Benjamin Chang Calhoun (born 1979) is an American radio reporter, producer, editor and programmer. He is currently the executive producer of The Daily -- the flagship news podcast of The New York Times. Before that, he spent more than a decade as a reporter, producer and editor for the public radio program This American Life and the podcast Serial.

Calhoun left This American Life from 2014 to 2017 to serve as Vice President of Content and Programming at WBEZ, the NPR affiliate in Chicago.

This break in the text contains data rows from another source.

### src/rtl/postfix_pkg.sv
// Shared codes for the postfix evaluator: token kinds, operator codes and FSM states.
// The optional divider is enabled by defining POSTFIX_DIV_EN.
package postfix_pkg;

  typedef enum logic [1:0] {
    TK_NUM = 2'b00,
    TK_OP  = 2'b01,
    TK_END = 2'b10,
    TK_CLR = 2'b11
  } tok_kind_e;

  typedef enum logic [1:0] {
    OP_ADD = 2'd0,
    OP_SUB = 2'd1,
    OP_MUL = 2'd2,
    OP_DIV = 2'd3
  } op_code_e;

  localparam logic [1:0] ST_ACC  = 2'd0;
  localparam logic [1:0] ST_ITER = 2'd1;
  localparam logic [1:0] ST_RESP = 2'd2;

endpackage

### src/rtl/postfix_if.sv
// Token-in / result-out bundle between the postfix token source and the evaluator.
// master = token source / display side, slave = evaluator.
interface postfix_if #(
  parameter int W     = 16,
  parameter int DEPTH = 8
);
  logic                     tok_valid;
  logic                     tok_ready;
  logic [1:0]               tok_kind;
  logic [W-1:0]             tok_data;
  logic                     res_valid;
  logic [W-1:0]             res_data;
  logic                     res_err;
  logic [$clog2(DEPTH):0]   depth;

  modport master (
    output tok_valid, tok_kind, tok_data,
    input  tok_ready, res_valid, res_data, res_err, depth
  );

  modport slave (
    input  tok_valid, tok_kind, tok_data,
    output tok_ready, res_valid, res_data, res_err, depth
  );
endinterface

### src/rtl/postfix_iter_alu.sv
// W-cycle iterative multiplier (shift-add, low W bits); with POSTFIX_DIV_EN also a
// restoring signed divider sharing the same registers and iteration counter.
module postfix_iter_alu
  import postfix_pkg::*;
#(
  parameter int W = 16
) (
  input  logic         clk,
  input  logic         rst,
  input  logic         start,
  input  logic [W-1:0] a,
  input  logic [W-1:0] b,
  input  logic [1:0]   op,
  output logic         busy,
  output logic         done,
  output logic [W-1:0] result,
  output logic         div0
);
  localparam int            CW   = $clog2(W);
  localparam logic [CW-1:0] LAST = CW'(W - 1);

  logic          busy_reg;
  logic [CW-1:0] cnt_reg;
  logic [W-1:0]  x_reg, y_reg, acc_reg;
  logic [W-1:0]  x_next, y_next, acc_next;

`ifdef POSTFIX_DIV_EN
  logic         div_reg, neg_reg, div0_reg;
  logic [W:0]   rem_shift, rem_diff;
  logic [W-1:0] abs_a, abs_b;

  assign abs_a = a[W-1] ? -a : a;
  assign abs_b = b[W-1] ? -b : b;
`else
  logic op_unused;
  assign op_unused = ^op;
`endif

  // One iteration step; the final step is consumed combinationally in the done cycle.
  always_comb begin
    acc_next = acc_reg + (y_reg[0] ? x_reg : '0);
    x_next   = x_reg << 1;
    y_next   = y_reg >> 1;
`ifdef POSTFIX_DIV_EN
    rem_shift = {acc_reg, y_reg[W-1]};
    rem_diff  = rem_shift - {1'b0, x_reg};
    if (div_reg) begin
      x_next = x_reg;
      if (rem_shift >= {1'b0, x_reg}) begin
        acc_next = rem_diff[W-1:0];
        y_next   = {y_reg[W-2:0], 1'b1};
      end else begin
        acc_next = rem_shift[W-1:0];
        y_next   = {y_reg[W-2:0], 1'b0};
      end
    end
`endif
  end

  always_ff @(posedge clk or posedge rst) begin
    if (rst) begin
      busy_reg <= 1'b0;
      cnt_reg  <= '0;
      x_reg    <= '0;
      y_reg    <= '0;
      acc_reg  <= '0;
`ifdef POSTFIX_DIV_EN
      div_reg  <= 1'b0;
      neg_reg  <= 1'b0;
      div0_reg <= 1'b0;
`endif
    end else if (start) begin
      busy_reg <= 1'b1;
      cnt_reg  <= '0;
      acc_reg  <= '0;
`ifdef POSTFIX_DIV_EN
      div_reg  <= (op == OP_DIV);
      neg_reg  <= a[W-1] ^ b[W-1];
      div0_reg <= (b == '0);
      x_reg    <= (op == OP_DIV) ? abs_b : a;
      y_reg    <= (op == OP_DIV) ? abs_a : b;
`else
      x_reg    <= a;
      y_reg    <= b;
`endif
    end else if (busy_reg) begin
      x_reg   <= x_next;
      y_reg   <= y_next;
      acc_reg <= acc_next;
      cnt_reg <= cnt_reg + CW'(1);
      if (done) busy_reg <= 1'b0;
    end
  end

  assign busy = busy_reg;
  assign done = busy_reg && (cnt_reg == LAST);

`ifdef POSTFIX_DIV_EN
  assign result = div_reg ? (neg_reg ? -y_next : y_next) : acc_next;
  assign div0   = div_reg && div0_reg;
`else
  assign result = acc_next;
  assign div0   = 1'b0;
`endif

endmodule

### src/rtl/postfix_evaluator.sv
// Stack-machine evaluator for postfix calculator tokens; MUL (and DIV when
// POSTFIX_DIV_EN is defined) stall the token stream for W cycles.
module postfix_evaluator
  import postfix_pkg::*;
#(
  parameter int W     = 16,
  parameter int DEPTH = 8
) (
  input logic      clk,
  input logic      rst,
  postfix_if.slave bus
);
  localparam int            AW   = $clog2(DEPTH);
  localparam int            DW   = AW + 1;
  localparam logic [DW-1:0] FULL = DW'(DEPTH);

  logic [1:0]    state_reg;
  logic          run_reg;
  logic          err_reg;
  logic [DW-1:0] sp_reg;
  logic [W-1:0]  res_data_reg;
  logic          res_err_reg;
  logic [W-1:0]  stack_reg [DEPTH];

  logic          tok_ready, accept, num_push, op_go;
  logic [1:0]    tok_op;
  logic [AW-1:0] top_idx, nxt_idx, wr_idx;
  logic [W-1:0]  op_a, op_b, wr_data;
  logic          wr_en;
  logic          alu_start, alu_busy, alu_done, alu_div0;
  logic [W-1:0]  alu_result;

  // run_reg keeps tok_ready low until the first edge after reset releases.
  assign tok_ready = run_reg && (state_reg == ST_ACC) && !alu_busy;
  assign accept    = bus.tok_valid && tok_ready;
  assign tok_op    = bus.tok_data[1:0];
  assign top_idx   = sp_reg[AW-1:0] - AW'(1);
  assign nxt_idx   = sp_reg[AW-1:0] - AW'(2);
  assign op_b      = stack_reg[top_idx];
  assign op_a      = stack_reg[nxt_idx];
  assign num_push  = accept && (bus.tok_kind == TK_NUM) && !err_reg && (sp_reg != FULL);
  assign op_go     = accept && (bus.tok_kind == TK_OP) && !err_reg && (sp_reg >= DW'(2));

`ifdef POSTFIX_DIV_EN
  assign alu_start = op_go && ((tok_op == OP_MUL) || (tok_op == OP_DIV));
`else
  assign alu_start = op_go && (tok_op == OP_MUL);
`endif

  postfix_iter_alu #(.W(W)) u_alu (
    .clk    (clk),
    .rst    (rst),
    .start  (alu_start),
    .a      (op_a),
    .b      (op_b),
    .op     (tok_op),
    .busy   (alu_busy),
    .done   (alu_done),
    .result (alu_result),
    .div0   (alu_div0)
  );

  always_comb begin
    wr_en   = 1'b0;
    wr_idx  = sp_reg[AW-1:0];
    wr_data = bus.tok_data;
    if (state_reg == ST_ITER) begin
      if (alu_done && !alu_div0) begin
        wr_en   = 1'b1;
        wr_idx  = nxt_idx;
        wr_data = alu_result;
      end
    end else if (num_push) begin
      wr_en = 1'b1;
    end else if (op_go && (tok_op == OP_ADD || tok_op == OP_SUB)) begin
      wr_en   = 1'b1;
      wr_idx  = nxt_idx;
      wr_data = (tok_op == OP_ADD) ? (op_a + op_b) : (op_a - op_b);
    end
  end

  // Stack contents need no reset; occupancy is tracked by sp_reg.
  always_ff @(posedge clk) begin
    if (wr_en) stack_reg[wr_idx] <= wr_data;
  end

  always_ff @(posedge clk or posedge rst) begin
    if (rst) begin
      state_reg    <= ST_ACC;
      run_reg      <= 1'b0;
      err_reg      <= 1'b0;
      sp_reg       <= '0;
      res_data_reg <= '0;
      res_err_reg  <= 1'b0;
    end else begin
      run_reg <= 1'b1;
      case (state_reg)
        ST_ACC: if (accept) begin
          case (bus.tok_kind)
            TK_NUM: if (!err_reg) begin
              if (sp_reg == FULL) err_reg <= 1'b1;
              else                sp_reg  <= sp_reg + DW'(1);
            end
            TK_OP: if (!err_reg) begin
              if (sp_reg < DW'(2))                            err_reg   <= 1'b1;
              else if (alu_start)                             state_reg <= ST_ITER;
              else if (tok_op == OP_ADD || tok_op == OP_SUB)  sp_reg    <= sp_reg - DW'(1);
              else                                            err_reg   <= 1'b1;
            end
            TK_END: begin
              state_reg <= ST_RESP;
              if (!err_reg && sp_reg == DW'(1)) begin
                res_data_reg <= op_b;
                res_err_reg  <= 1'b0;
              end else begin
                res_data_reg <= '0;
                res_err_reg  <= 1'b1;
              end
              sp_reg  <= '0;
              err_reg <= 1'b0;
            end
            TK_CLR: begin
              sp_reg  <= '0;
              err_reg <= 1'b0;
            end
          endcase
        end
        ST_ITER: if (alu_done) begin
          state_reg <= ST_ACC;
          if (alu_div0) err_reg <= 1'b1;
          else          sp_reg  <= sp_reg - DW'(1);
        end
        ST_RESP: state_reg <= ST_ACC;
        default: state_reg <= ST_ACC;
      endcase
    end
  end

  assign bus.tok_ready = tok_ready;
  assign bus.res_valid = (state_reg == ST_RESP);
  assign bus.res_data  = res_data_reg;
  assign bus.res_err   = res_err_reg;
  assign bus.depth     = sp_reg;

endmodule

### src/flat_wrapper.sv
// flat-port wrapper written by rule: the top's interface ports become plain ports
module postfix_evaluator_flat import postfix_pkg::*;
#(
  parameter int W     = 16,
  parameter int DEPTH = 8
)
  (clk, rst, bus_tok_valid, bus_tok_kind, bus_tok_data, bus_tok_ready, bus_res_valid, bus_res_data, bus_res_err, bus_depth);
  postfix_if #(.W(W), .DEPTH(DEPTH)) bus_i ();
  input logic clk;
  input logic rst;
  input wire logic [$bits(bus_i.tok_valid)-1:0] bus_tok_valid;
  input wire logic [$bits(bus_i.tok_kind)-1:0] bus_tok_kind;
  input wire logic [$bits(bus_i.tok_data)-1:0] bus_tok_data;
  output wire logic [$bits(bus_i.tok_ready)-1:0] bus_tok_ready;
  output wire logic [$bits(bus_i.res_valid)-1:0] bus_res_valid;
  output wire logic [$bits(bus_i.res_data)-1:0] bus_res_data;
  output wire logic [$bits(bus_i.res_err)-1:0] bus_res_err;
  output wire logic [$bits(bus_i.depth)-1:0] bus_depth;
  assign bus_i.tok_valid = bus_tok_valid;
  assign bus_i.tok_kind = bus_tok_kind;
  assign bus_i.tok_data = bus_tok_data;
  assign bus_tok_ready = bus_i.tok_ready;
  assign bus_res_valid = bus_i.res_valid;
  assign bus_res_data = bus_i.res_data;
  assign bus_res_err = bus_i.res_err;
  assign bus_depth = bus_i.depth;
  postfix_evaluator #(.W(W), .DEPTH(DEPTH)) u_core (.clk(clk), .rst(rst), .bus(bus_i));
endmodule
### config.mk
export PLATFORM = sky130hd
export DESIGN_NAME = postfix_evaluator_flat
export DESIGN_NICKNAME = d
export VERILOG_FILES = /design/src/rtl/postfix_pkg.sv /design/src/rtl/postfix_if.sv /design/src/rtl/postfix_iter_alu.sv /design/src/rtl/postfix_evaluator.sv /design/src/flat_wrapper.sv
export SDC_FILE = /design/constraint.sdc
export NUM_CORES = 1
export LEC_CHECK = 0
export BUFFER_PORTS_ARGS = -buffer_cell sky130_fd_sc_hd__buf_2
export CAP_MARGIN = 20
export CORE_UTILIZATION = 30
export CTS_BUF_LIST = sky130_fd_sc_hd__clkbuf_16
export CTS_CLUSTER_DIAMETER = 80
export DETAILED_ROUTE_END_ITERATION = 16
export PLACE_DENSITY = 0.47
export SLEW_MARGIN = 20
export SYNTH_ARGS = -nofsm -noshare
export SYNTH_HDL_FRONTEND = slang
export SYNTH_SLANG_ARGS = --single-unit
### constraint.sdc
create_clock -name clk -period 11.7 [get_ports clk]
set_input_delay 1.17 -clock clk [delete_from_list [all_inputs] [get_ports clk]]
set_output_delay 1.17 -clock clk [all_outputs]
set_load 0.02 [all_outputs]
==> metrics.md, run 1 <==
| Metric | Value |
|---|---|
| Portion of the post-synthesis area used by sequential elements | 49.95% |
| Post-synthesis to final-layout area growth | 13.59% |
| Max FFs per register | 128 |
| DRT iter0 DRCs | 681 |
| Slew of the pin with the lowest slew margin | 1053 ps |
| Clock period minus worst slack | 6549 ps |
| Ratio of final minimum period to clock period | 55.98% |
| Number of input and output port buffers inserted | 43 |
| Footprint of the flip-flops and latches | 5802 um^2 |
| Sort of element at the start of the critical path | register |
| Die X-Extent | 198.7 um |
| Status | finished, final reports clean |
| Maximum fanout count along the critical path | 28 |
| Multi-input combinational cell area | 5524 um^2 |
| CP Capture Point | u_core.stack_reg[5][13]$_DFFE_PP_ |
| Number of distinct library cell variants in the gate-level netlist after synthesis | 65 |
| Cell area after technology mapping | 11,600 um^2 |
| Clk sinks | 206 |
| GRT Util Overall | 15.91% |
| Worst vdd rail ir drop | 113.9 uV |
| Final hold violations | 0 |
| Core Util, Final | 34.83% |
| Synth area leaders | sky130_fd_sc_hd__edfxtp_1 33%, sky130_fd_sc_hd__dfrtp_1 17%, sky130_fd_sc_hd__mux4_2 11% |
| Proportion of register bits with asynchronous set or reset after synthesis | 37.86% |
| CP Capture Type | register |
| Post-route DRC violation count | 0 |
| Placed Cells incl. Taps | 1,454 |
| Predominant post-synthesis flop cell | sky130_fd_sc_hd__edfxtp_1 |
| Fin Setup TNS | 0 ps |
| Antenna diode count | 0 |
| Number of violations of the max-capacitance limit | 0 |
| Class of the tightest hold or removal check | reg2reg |
| Drt total wl | 30.76 mm |
| Crit Path Class | reg2reg |
| Worst reg2reg path endpoint | u_core.stack_reg[5][13]$_DFFE_PP_ |
| Instance count of the mapped netlist | 931 |
| DR WL/cell | 20.53 um |
| # resized after CTS | 0 |
| Total half-perimeter wirelength after legalization and detailed placement | 21.44 mm |
| Achievable Freq | 152.7 MHz |
| Area fraction of the dominant cell type after synthesis | 33.12% |
| Die Y | 198.7 um |
| Number of inserted filler cells in the final layout | 3,766 |
| Final max-slew violation count | 0 |
| Top library cells by usage in the layout, fill and taps aside | 128 x sky130_fd_sc_hd__edfxtp_1, 96 x sky130_fd_sc_hd__nand2_1, 75 x sky130_fd_sc_hd__dfrtp_1 |
| Data arrival, critical path | 6750 ps |
| Power, Total | 3.971 mW |
| Vias | 7,629 |
| Number of rows in the core area | 71 |
| Number of iterations in the first detailed-routing pass | 5 |
| Floorplan Core Area | 37,840 um^2 |
| H-Tree Level Count | 1 |
| Deepest clock path buffer count | 3 |
| Source-to-sink clock delay at the later pin of the worst-skew pair | 530 ps |
| Biggest area consumer among synthesized cells | sky130_fd_sc_hd__edfxtp_1 |
| Gr ovfl total | 0 |
| Top-Level Pins | 44 |
| RSZ-0062 raised after global routing | false |
| Number of nets produced by synthesis | 998 |
| Number of enable flip-flop cells after synthesis | 128 |
| CTS clock-pin slew for the worst setup and hold paths | 60 ps |
| Pin count of the biggest net entering global routing | 84 |
| Launching element of the worst setup path | u_core.bus.depth[0]$_DFFE_PP0P_ |
| Antenna-violating nets left | 0 |
| Register bit total from synthesis | 206 |
| Rel. slew slack | 29.80% |
| Req. time, crit path | 11,900 ps |
| Start of the worst register-to-register path | u_core.bus.depth[0]$_DFFE_PP0P_ |
| Share of layout cells above drive strength 1 | 20.47% |
| Nets | 1,036 |
| Floorplan die area | 39,470 um^2 |
| Last weighted congestion value of the routability-driven placer | 0.8162 |
| Most common library cell in the layout ignoring fill and taps | sky130_fd_sc_hd__edfxtp_1 |
| Number of global-route vias before repair | 7,711 |
| Cell Count, Final, Fillers Out | 1,498 |
| Setup fix buffers added after clock tree synthesis | 0 |
| R2R depth | 18 |
| Library cell used as clock root buffer | sky130_fd_sc_hd__clkbuf_16 |
| Worst slack after detailed placement | 5099 ps |
| Static leakage power | 5.153 nW |
| Power density over the cells | 301.3 nW/um^2 |
| TritonCTS clock tree | yes |
| Setup slack of the critical path after layout | 5151 ps |
| Number of antenna violations at the first check in global routing | 0 |
| Synth Warn # | 0 |
| Initial cell density of the core | 30.66% |
| Final setup viols | 0 |
| Post-CTS Hold Buffers | 0 |
| Wire length of the first global-routing pass | 47.11 mm |
| Detail-routed via count per cell | 5.093 |
| R2R Setup Slk | 5150 ps |
| Synthesized area divided by synthesized cell count | 12.46 um^2 |
| Inserted Clock Buffers | 24 |
| Clk_skew | 24.76 ps |
==> where the power goes <==
| group | leakage (nW) | internal [mW] | switching [mW] |
|---|---|---|---|
| clock network | 0.390 | 0.433 | 0.309 |
| logic | 2.57 | 0.969 | 1.29 |
| registers | 2.19 | 0.874 | 0.0961 |
==> cells in the mapped netlist, types with 11 or more instances <==
| cell | count |
|---|---|
| sky130_fd_sc_hd__mux2i_1 | 20 |
| sky130_fd_sc_hd__xnor2_1 | 31 |
| sky130_fd_sc_hd__xor2_1 | 14 |
| sky130_fd_sc_hd__o21ai_0 | 66 |
| sky130_fd_sc_hd__a21o_1 | 21 |
| sky130_fd_sc_hd__nand3_1 | 11 |
| sky130_fd_sc_hd__nor2_1 | 62 |
| sky130_fd_sc_hd__dfrtp_1 | 78 |
| sky130_fd_sc_hd__edfxtp_1 | 128 |
| sky130_fd_sc_hd__inv_1 | 18 |
| sky130_fd_sc_hd__and2_1 | 19 |
| sky130_fd_sc_hd__ha_1 | 44 |
| sky130_fd_sc_hd__buf_2 | 12 |
| sky130_fd_sc_hd__clkbuf_1 | 26 |
| sky130_fd_sc_hd__mux2_2 | 16 |
| sky130_fd_sc_hd__a22o_1 | 14 |
| sky130_fd_sc_hd__nand2_1 | 96 |
| sky130_fd_sc_hd__mux4_2 | 58 |
| sky130_fd_sc_hd__nor3_1 | 18 |
| sky130_fd_sc_hd__a21oi_1 | 57 |
==> per-stage QoR <==
stage | hold WS, ps | instance area [um^2]
2_1_floorplan | 465.4 | 11600
3_3_place_gp | 457.2 | 12390
3_5_place_dp | 467.3 | 12390
4_1_cts | 481.3 | 13180
5_1_grt | 515.2 | 13180
6_report | 475.1 | 13180
==> cell families (layout without fill, tap and decap cells) <==
| kind of cell | count (synthesis) | count (layout) | share of synthesized area (%) |
|---|---|---|---|
| AO/OA/AOI/OAI | 213 | 213 | 11.45 |
| XOR/XNOR | 46 | 46 | 3.537 |
| adder cells (fa/ha/maj) | 46 | 46 | 5.090 |
| buffers and inverters | 69 | 125 | 2.685 |
| flip-flops | 206 | 206 | 49.95 |
| multiplexers | 109 | 109 | 17.55 |
| other | 1 | 1 | 0.03232 |
| AND/OR/NAND/NOR | 241 | 241 | 9.705 |
==> cell type report <==
cell class	instances	area share, %
Clock buffer	25	4.747
Clock inverter	19	1.206
Tap cell	511	4.851
Timing Repair Buffer	62	2.715
Sequential cell	206	44.02
Inverter	19	0.5506
Multi-Input combinational cell	656	41.91
==> layer usage <==
metal / global-route usage (%) / share of wire, % / vias up
met2: 26.37 / 48 / 168
met1: 21.16 / 45 / 3823
li1: - / - / 3601
met4: 4.501 / 2.5 / 0
met5: 0 / 0 / -
met3: 2.950 / 5.0 / 37
==> how the worst min path moves through the flow <==
stage / depth (start not counted) / start / to / slack (ps)
after global routing: 2 / u_core.bus.res_data[10]$_DFFE_PP0P_ / u_core.bus.res_data[10]$_DFFE_PP0P_ / 520
after detailed placement: 2 / u_core.bus.res_data[3]$_DFFE_PP0P_ / u_core.bus.res_data[3]$_DFFE_PP0P_ / 470
after global placement: 2 / u_core.bus.res_data[8]$_DFFE_PP0P_ / u_core.bus.res_data[8]$_DFFE_PP0P_ / 460
final: 2 / u_core.bus.res_data[2]$_DFFE_PP0P_ / u_core.bus.res_data[2]$_DFFE_PP0P_ / 480
after CTS: 2 / u_core.bus.res_data[3]$_DFFE_PP0P_ / u_core.bus.res_data[3]$_DFFE_PP0P_ / 480
after floorplan: 2 / u_core.u_alu.y_reg[1]$_DFFE_PP0P_ / u_core.u_alu.y_reg[0]$_DFFE_PP0P_ / 470
==> worst max-delay path, stage by stage, from the launching register on <==
cell                       delay (ps)
sky130_fd_sc_hd__dfrtp_4          660
sky130_fd_sc_hd__clkinv_1         380
sky130_fd_sc_hd__ha_2             740
sky130_fd_sc_hd__buf_4            470
sky130_fd_sc_hd__mux4_2           560
sky130_fd_sc_hd__mux2i_1          290
sky130_fd_sc_hd__ha_1             240
sky130_fd_sc_hd__nor2_1            60
sky130_fd_sc_hd__xnor2_1          170
sky130_fd_sc_hd__ha_1             360
sky130_fd_sc_hd__inv_1             60
sky130_fd_sc_hd__o21ai_0          270
sky130_fd_sc_hd__a21boi_0         210
sky130_fd_sc_hd__o21ai_0          350
sky130_fd_sc_hd__nand2_1          140
sky130_fd_sc_hd__a211oi_1         290
sky130_fd_sc_hd__a21oi_1          120
sky130_fd_sc_hd__xor2_1           140
sky130_fd_sc_hd__o21ai_0          680
(Power assumes the default switching activity.)
==> run 2, diff against run 1 <==
- clock period: 11.7 -> 6.53 ns (I/O delays scaled with it)
==> run 2 against run 1 <==
Non-clock buffer count up 8. Flip-flop and latch count unchanged. Largest power group unchanged. Highest routed layer unchanged. Core utilization up 0.20 points. Largest cell class unchanged. Worst setup slack worse by 4200 ps. Worst hold slack worse by 340 ps.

Prior to his work on This American Life, he spent eight years as a reporter and deputy news director at WBEZ, where he covered politics and did documentary work. His work has also aired on Morning Edition, All Things Considered, Day to Day, Marketplace, and WNYC's The Takeaway and Radiolab.

== Awards ==
Calhoun was an editor on the team at This American Life that won the inaugural Pulitzer Prize for audio journalism. The episode entitled "The Out Crowd" featured stories about the immigration policies of the first Trump administration.

He was a reporter and producer, on the show's 2013 landmark episodes about Harper High School. The two episodes told the stories of the students, families and faculty of Chicago high school struggling with chronic gun violence. The episodes went on to win numerous major awards; a Peabody Award, a Dupont Award, a Scripps-Howard Award, a Dart Award and a first place award from the Third Coast International Audio Festival.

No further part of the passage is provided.